## Work to complete
Among the entries below, find every line that has "registers" and pull it out.

Records from a collection
## config.mk

```make
export PLATFORM = sky130hd
export DESIGN_NAME = pcs_ram
export DESIGN_NICKNAME = d
export VERILOG_FILES = /design/src/rtl/polygon_coverage_shader_unit_macros.svh /design/src/rtl/pcs_ram.sv
export SDC_FILE = /design/constraint.sdc
export NUM_CORES = 1
export LEC_CHECK = 0
export ABC_AREA = 1
export ABC_CLOCK_PERIOD_IN_PS = 4800
export BUFFER_PORTS_ARGS = -buffer_cell sky130_fd_sc_hd__buf_2
export CORE_MARGIN = 10
export CORE_UTILIZATION = 35
export CTS_CLUSTER_SIZE = 40
export DETAILED_ROUTE_END_ITERATION = 12
export SLEW_MARGIN = 20
export SYNTH_ARGS = -nofsm -noshare
export SYNTH_HDL_FRONTEND = slang
export SYNTH_SLANG_ARGS = --single-unit
```

## constraint.sdc

```tcl
create_clock -name clk -period 4.8 [get_ports clk]
set_clock_uncertainty 0.05 [all_clocks]
set_input_delay 0.72 -clock clk [delete_from_list [all_inputs] [get_ports clk]]
set_output_delay 0.72 -clock clk [all_outputs]
set_load 0.005 [all_outputs]
```
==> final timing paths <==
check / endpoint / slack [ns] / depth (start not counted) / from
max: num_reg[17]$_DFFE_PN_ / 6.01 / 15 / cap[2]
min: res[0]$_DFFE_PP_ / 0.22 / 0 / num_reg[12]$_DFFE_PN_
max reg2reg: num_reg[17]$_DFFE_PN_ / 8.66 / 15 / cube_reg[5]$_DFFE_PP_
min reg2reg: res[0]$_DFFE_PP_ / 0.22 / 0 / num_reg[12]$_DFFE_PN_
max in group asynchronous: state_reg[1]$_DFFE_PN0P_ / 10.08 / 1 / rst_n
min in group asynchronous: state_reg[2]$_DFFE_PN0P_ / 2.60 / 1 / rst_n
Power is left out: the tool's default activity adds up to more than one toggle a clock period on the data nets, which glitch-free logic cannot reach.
==> src/rtl/ttlet_pkg.sv <==
// Shared types and constants for the TTL entry table with stale reuse.
`default_nettype none
package ttlet_pkg;

    localparam int CLUSTERS_DEF = 4;
    localparam int BUCKETS_DEF  = 4096;

    localparam int TTL_W  = 31;
    localparam int TIME_W = 32;
    localparam int CFG_IDX_W = 2;

    localparam logic [CFG_IDX_W-1:0] CFG_FRESH_TTL   = 2'd0;
    localparam logic [CFG_IDX_W-1:0] CFG_STALE_WIN   = 2'd1;
    localparam logic [CFG_IDX_W-1:0] CFG_PRIMING_TTL = 2'd2;

    typedef enum logic [1:0] {
        ST_HIT   = 2'd0,
        ST_STALE = 2'd1,
        ST_MISS  = 2'd2,
        ST_WROTE = 2'd3
    } t_status;

    typedef enum logic [1:0] {
        S_CLEAR,
        S_IDLE,
        S_EVAL
    } t_state;

    // one stored record, 88 bits
    typedef struct packed {
        logic [7:0]        state;
        logic [15:0]       server;
        logic [7:0]        volume;
        logic [15:0]       backup_server;
        logic [7:0]        backup_volume;
        logic [TIME_W-1:0] expiry;
    } t_rec;

    // decision handed from the evaluation logic to the control
    typedef struct packed {
        t_status status;
        logic    wr_en;
        logic    hit;
        t_rec    wr_rec;
    } t_eval;

endpackage
`default_nettype wire

==> src/rtl/ttlet_eval.sv <==
// Freshness check and write-back record for one request.
`default_nettype none
module ttlet_eval (
    input  wire                              i_action,
    input  wire                              i_oob,
    input  wire [ttlet_pkg::TIME_W-1:0]      i_now,
    input  wire ttlet_pkg::t_rec             i_new_rec,
    input  wire ttlet_pkg::t_rec             i_rd_rec,
    input  wire [ttlet_pkg::TTL_W-1:0]       i_fresh_ttl,
    input  wire [ttlet_pkg::TTL_W-1:0]      i_stale_win,
    input  wire [ttlet_pkg::TTL_W-1:0]      i_priming_ttl,
    output ttlet_pkg::t_eval                 o_eval
);

    logic [ttlet_pkg::TIME_W-1:0] diff;
    logic                         expired;
    logic                         in_window;

    // signed age past expiry, modulo 2^32
    assign diff      = i_now - i_rd_rec.expiry;
    assign expired   = (diff != '0) && !diff[ttlet_pkg::TIME_W-1];
    assign in_window = diff < {1'b0, i_stale_win};

    always_comb begin
        o_eval        = '0;
        o_eval.status = ttlet_pkg::ST_MISS;
        if (i_oob) begin
            o_eval.status = ttlet_pkg::ST_MISS;
        end else if (i_action) begin
            o_eval.status        = ttlet_pkg::ST_WROTE;
            o_eval.wr_en         = 1'b1;
            o_eval.wr_rec        = i_new_rec;
            o_eval.wr_rec.expiry = i_now + {1'b0, i_fresh_ttl};
        end else if (expired && in_window) begin
            o_eval.status        = ttlet_pkg::ST_STALE;
            o_eval.wr_en         = 1'b1;
            o_eval.wr_rec        = i_rd_rec;
            o_eval.wr_rec.expiry = i_now + {1'b0, i_priming_ttl};
        end else if (expired) begin
            o_eval.status = ttlet_pkg::ST_MISS;
        end else begin
            o_eval.status = ttlet_pkg::ST_HIT;
            o_eval.hit    = 1'b1;
        end
    end

endmodule
`default_nettype wire
[src/rtl/flc_pkg.sv]
// Shared types and codes for the full linear convolution block.
`default_nettype none

package flc_pkg;

    localparam int VAL_W  = 16;   // tap and sample width
    localparam int PROD_W = 32;   // one tap times one sample
    localparam int RES_W  = 40;   // accumulated result, wraps modulo 2^40
    localparam int ACT_W  = 2;

    typedef logic [ACT_W-1:0]         t_act;
    typedef logic signed [VAL_W-1:0]  t_val;
    typedef logic signed [PROD_W-1:0] t_prod;
    typedef logic signed [RES_W-1:0]  t_res;

    localparam t_act ACT_CLEAR  = 2'd0;
    localparam t_act ACT_TAP    = 2'd1;
    localparam t_act ACT_SAMPLE = 2'd2;

    // per-cell control, driven from the top level
    typedef struct packed {
        logic adv;        // product stage moves on
        logic shift;      // sample line moves one cell along
        logic clr_hist;   // zero the sample line
        logic clr_tap;    // zero the tap
        logic load_tap;   // write this cell's tap
    } t_cell_ctl;

endpackage

`default_nettype wire

[src/rtl/flc_cell.sv]
// One convolution cell: a tap, one sample of history and a registered product.
`default_nettype none

module flc_cell (
    input  logic              i_clk,
    input  logic              i_rst_n,
    input  flc_pkg::t_cell_ctl i_ctl,
    input  flc_pkg::t_val     i_tap,
    input  flc_pkg::t_val     i_x,
    output flc_pkg::t_val     o_x,
    output flc_pkg::t_prod    o_prod
);
    import flc_pkg::*;

    t_val  r_tap;
    t_val  r_x;
    t_prod r_prod;
    t_prod n_prod;

    // i_x is the sample this tap sees for the item now entering
    assign n_prod = PROD_W'(r_tap) * PROD_W'(i_x);

    always_ff @(posedge i_clk) begin
        if (!i_rst_n) begin
            r_tap <= '0;
            r_x   <= '0;
        end else begin
            if (i_ctl.clr_tap) begin
                r_tap <= '0;
            end else if (i_ctl.load_tap) begin
                r_tap <= i_tap;
            end
            if (i_ctl.clr_hist) begin
                r_x <= '0;
            end else if (i_ctl.shift) begin
                r_x <= i_x;
            end
        end
    end

    always_ff @(posedge i_clk) begin
        if (i_ctl.adv) begin
            r_prod <= n_prod;
        end
    end

    assign o_x    = r_x;
    assign o_prod = r_prod;

endmodule

`default_nettype wire

[config.mk]
export PLATFORM = sky130hd
export DESIGN_NAME = flc_cell
export DESIGN_NICKNAME = d
export VERILOG_FILES = /design/src/rtl/flc_pkg.sv /design/src/rtl/flc_cell.sv
export SDC_FILE = /design/constraint.sdc
export NUM_CORES = 1
export LEC_CHECK = 0
export ABC_AREA = 1
export CORE_ASPECT_RATIO = 0.5
export CORE_MARGIN = 3
export CORE_UTILIZATION = 60
export DETAILED_ROUTE_END_ITERATION = 7
export DONT_BUFFER_PORTS = 1
export PLACE_DENSITY = 0.88
export SYNTH_ARGS = -nofsm -noshare
export SYNTH_HDL_FRONTEND = slang
export SYNTH_SLANG_ARGS = --single-unit
[constraint.sdc]
create_clock -name i_clk -period 6.3 [get_ports i_clk]
set_input_delay 0.315 -clock i_clk [delete_from_list [all_inputs] [get_ports i_clk]]
set_output_delay 0.315 -clock i_clk [all_outputs]
set_load 0.02 [all_outputs]
# Word level (Yosys, flattened, before mapping)
# Index checks and enable logic that the tools add are counted.
dict set report totals {
  register_bits 64
  latch_bits 0
  ramBits 0
  mem_bits_ro 0
  input_bits 39
  out_inout_bits 48
  wordCells 7
  mem_count 0
}
dict set report classes {
  n_addsub 0
  mul 1
  div 0
  magnitude_cmp 0
  n_eq_ne 0
  n_shift 0
  n_mux 0
  n_bitwise 1
  n_reduce_logical 2
}
# op n
set op_table {}
lappend op_table {{multiplier 16 x 16 -> 32 bit} 1}
lappend op_table {{OR reduction 2 bit} 2}
lappend op_table {{NOT 1 bit} 1}

# Longest topological paths before layout
dict set report logic_depth {
  ltp_word 2
  ltp_mapped 26
  mapped_depth_nobuf 25
}

# Worst setup path before layout
# No wires, ideal clock.
dict set report synth_path {
  path_type {reg2reg}
  startpoint {reg r_tap[15]}
  endpoint {reg r_prod[31], in the netlist o_prod[31] (data pin)}
  setup_ps 253
  arrival_time_ps 5339
  setup_slack_ps 708
  stages_incl_launch_ff 23
  cell_sequence {dfxtp_1 clkbuf_1 clkbuf_1 nand2_1 fa_1 inv_1 fa_1 inv_1 fa_1 fa_1 fa_1 fa_1 inv_1 ha_1 nand2_1 nor2_1 nand3_1 nor3_1 nand2_1 inv_1 nor2_1 nand2_1 nand2_1}
}
dict set report synth_via {
  elab_chain_len 1
}
# item line
set synth_lines {}
lappend synth_lines {{start: declaration} flc_cell.sv:15} ;# t_val r_tap;
lappend synth_lines {{start signal: assignment} flc_cell.sv:31} ;# r_tap <= i_tap;
lappend synth_lines {{multiplier 16 x 16 -> 32 bit} flc_cell.sv:21} ;# assign n_prod = PROD_W'(r_tap) * PROD_W'(i_x);
lappend synth_lines {{named net n_prod[31]} flc_cell.sv:18} ;# t_prod n_prod;
lappend synth_lines {{end signal: assignment} flc_cell.sv:43} ;# r_prod <= n_prod;
lappend synth_lines {{end: declaration} flc_cell.sv:17} ;# t_prod r_prod;
# The timed path passes the listed nets, and every way through them passes these cells.
# A chain may end at the register's enable or synchronous reset.

# Worst setup path after layout
# Ends and elaborated chain as after synthesis.

==> results.json <==
{
  "numPortBuffers": 0,
  "skew_ns": 0.0134,
  "antennaDiodeCount": 0,
  "io_pins": 87,
  "place_hpwl_mm": 24.6,
  "worst_slew_pin_slew_ns": 0.777,
  "report.final.setup_viol": 0,
  "first_global_vias": 10669,
  "hold_slack_ns": 0.0639,
  "r2r_slack_ns": 0.40,
  "insertion_delay_ns": 0.35,
  "wirelength_mm": 29.6,
  "fillers": 1650,
  "cts.clk_slew.worst_paths_ns": 0.06,
  "critPathMaxFanout": 13,
  "multi_input_comb_area_sq_um": 9220,
  "die_h_microns": 110,
  "cts_root_buf": "clkbuf_16",
  "rr_startpoint": "r_tap[15]",
  "ys_seq_elements": 64,
  "ys_types": 31,
  "clkSinkCount": 64,
  "syn_inst": 1641,
  "grt_overflow": 0,
  "syn_area_per_cell_sq_um": 7.86,
  "layout.nets": 1978,
  "via_per_inst": 5.37,
  "antenna_found_initial": 0,
  "yosysTopAreaCell": "fa_1",
  "synth_nets": 2024,
  "gp_congestion": 0.961,
  "drtIter0Drc": 987,
  "startpoint_type": "flop",
  "ant_nets": 0,
  "h-tree-depth": 3,
  "p_leak_nw": 7.94,
  "worst_r2r_endpoint": "o_prod[31]",
  "holdPathStages": 1,
  "layout_commonest_cell": "inv_1",
  "areaGrowthSynthToFinish_pct": 3.73,
  "period_needed_ns": 5.90,
  "rr_worst_depth": 21,
  "status": "complete, no violations",
  "synth-simple-area-share_pct": 18.6,
  "dieWidth_microns": 213,
  "fin_total_pwr_mw": 2.60,
  "rsz0062_at_grt": "false",
  "initial_utilization_pct": 61.9,
  "synthMuxAreaShare_pct": 0,
  "seq_area_frac_synth_pct": 12.4,
  "drtPass1Iterations": 5,
  "drive_gt1_share_pct": 3.94,
  "routedWlPerCell_microns": 15.8,
  "rows": 37,
  "min_to": "o_x[15]",
  "post_cts_buffers": 0,
  "hold_path.class": "primary input to flop",
  "numCtsBuffers": 9,
  "synth_top_family_by_area": "adder cells",
  "dp_cells": 1857,
  "core_area_sq_um": 20800,
  "cp-end-kind": "flop",
  "crit_arrival_ns": 6.00,
  "synth_warnings": 0,
  "hp-start": "i_ctl[3]",
  "fmax_ghz": 0.169,
  "dieArea_sq_um": 23400,
  "relSlewSlack_pct": 48.2,
  "cp.required_ns": 6.40,
  "grt.met1_usage_pct": 35.6,
  "maxSlewViolCount": 0,
  "grt_use_total_pct": 27.4,
  "hold_viol_final": 0,
  "grt_pass1_wl_mm": 50.2,
  "finalCritPeriodShare_pct": 93.7,
  "grt_max_degree": 33,
  "fin_cells": 1873,
  "met3_usage_pct": 5.05,
  "cap_violations": 0,
  "synth_compound_area_share_pct": 2.92,
  "powerDensity_nw_per_um2": 194,
  "post_cts_resized": 0,
  "dr_total_vias": 10066,
  "layout_common_cells": "473 x inv_1, 468 x nand2_1, 261 x fa_1, 82 x ha_1, 54 x a21oi_1",
  "top_usage_layer": "met2",
  "drc": 0,
  "ff_latch_area_sq_um": 1600,
  "tns_ns": 0,
  "cts_tree": "done",
  "worstSetupPathType": "flop to flop",
  "vdd_drop_max_uv": 134,
  "hold_buffers": 0,
  "syn_area_sq_um": 12900,
  "grt_util_met2_pct": 46.6,
  "clock_path_buffers": 2,
  "synth_area_leaders": "fa_1 41%, inv_1 14%, nand2_1 14%, ha_1 8.0%, edfxtp_1 7.5%",
  "synthAdderAreaFrac_pct": 48.6,
  "synth_xor_xnor_area_share_pct": 1.36,
  "synth_top_area_share_pct": 40.7
}
cell type report:
class	instances	share of cell area, %
Clock buffer	9	1.68
Multi-Input combinational cell	1026	69.0
Sequential cell	64	12.0
Timing Repair Buffer	14	0.786
Tap cell	273	2.55
Clock inverter	7	0.552
Inverter	480	13.5
logic make-up after synthesis:
group / Yosys count
xor+xnor: 20
buf+inv: 551
fa+ha+maj: 344
compound gates: 71
simple gates: 591
flops: 64
metrics by stage:
stage	area [sq um]	setup slack [ns]	util [%]
after CTS	13400	0.318	64.2
after detailed placement	13100	0.360	62.7
after global routing	13400	0.0627	64.2
after floorplan	12900	0.708	-
after global placement	13100	0.424	62.7
final	13400	0.397	64.2
worst max-delay path by stage:
stage / from / endpoint / slack [ns] / cells after the start
finish: r_tap[15] / o_prod[31] / 0.40 / 21
global route: r_tap[15] / o_prod[31] / 0.06 / 21
CTS: r_tap[15] / o_prod[31] / 0.32 / 21
detailed placement: r_tap[15] / o_prod[31] / 0.36 / 21
global placement: r_tap[15] / o_prod[31] / 0.42 / 21
floorplan: r_tap[15] / o_prod[31] / 0.71 / 22
metal layers:
layer / part of all wire, % / up-vias
li1: - / 4559
met1: 40 / 4911
met2: 47 / 505
met3: 9.2 / 91
met4: 3.2 / 0
met5: 0 / -
report_power, final:
part           total (mW)  switching (mW)  internal (mW)
registers           0.700           0.136          0.564
clock network       0.528           0.217          0.311
logic                1.37           0.866          0.502
total                2.60            1.22           1.38
registers in the layout, summed over array words and instances, names as in the netlist:
signal and flops:
o_prod 32, o_x 16, r_tap 16
worst max-delay path, cell delays in order, from the launching register on:
cell and delay, ns:
dfxtp_1 0.40, buf_4 0.25, nand2_1 0.16, fa_1 0.57, inv_1 0.08, fa_2 0.67, inv_1 0.12, fa_1 0.49
inv_1 0.06, fa_1 0.56, fa_1 0.44, fa_1 0.45, ha_1 0.40, nand2_1 0.12, nor2_1 0.16, nand3_1 0.17
nor3_1 0.17, nand2_1 0.15, inv_1 0.09, nor2_1 0.04, nand2_1 0.05, nand2_1 0.05
synth_stat cells:
cell	number
inv_1	473
nand2_1	468
fa_1	262
ha_1	82
clkbuf_1	70
a21oi_1	54
nor2_1	45
nand3_1	33
dfxtp_1	32
edfxtp_1	32
xor2_1	17
nand4_1	12
inv_2	7
nand2_2	7
nor2_2	7
o21ai_0	7
nor3_1	5
o21bai_1	4
nand3b_1	3
nor3_2	3
or2_2	3
xnor2_1	3
nand3_2	2
nor2_4	2
o21ai_1	2
a211oi_1	1
a21o_1	1
a21oi_2	1
and2_1	1
buf_2	1
o21a_1	1
Note: power is estimated with default switching activity, not from simulation.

## Finished exercise
registers           0.700           0.136          0.564
registers in the layout, summed over array words and instances, names as in the netlist:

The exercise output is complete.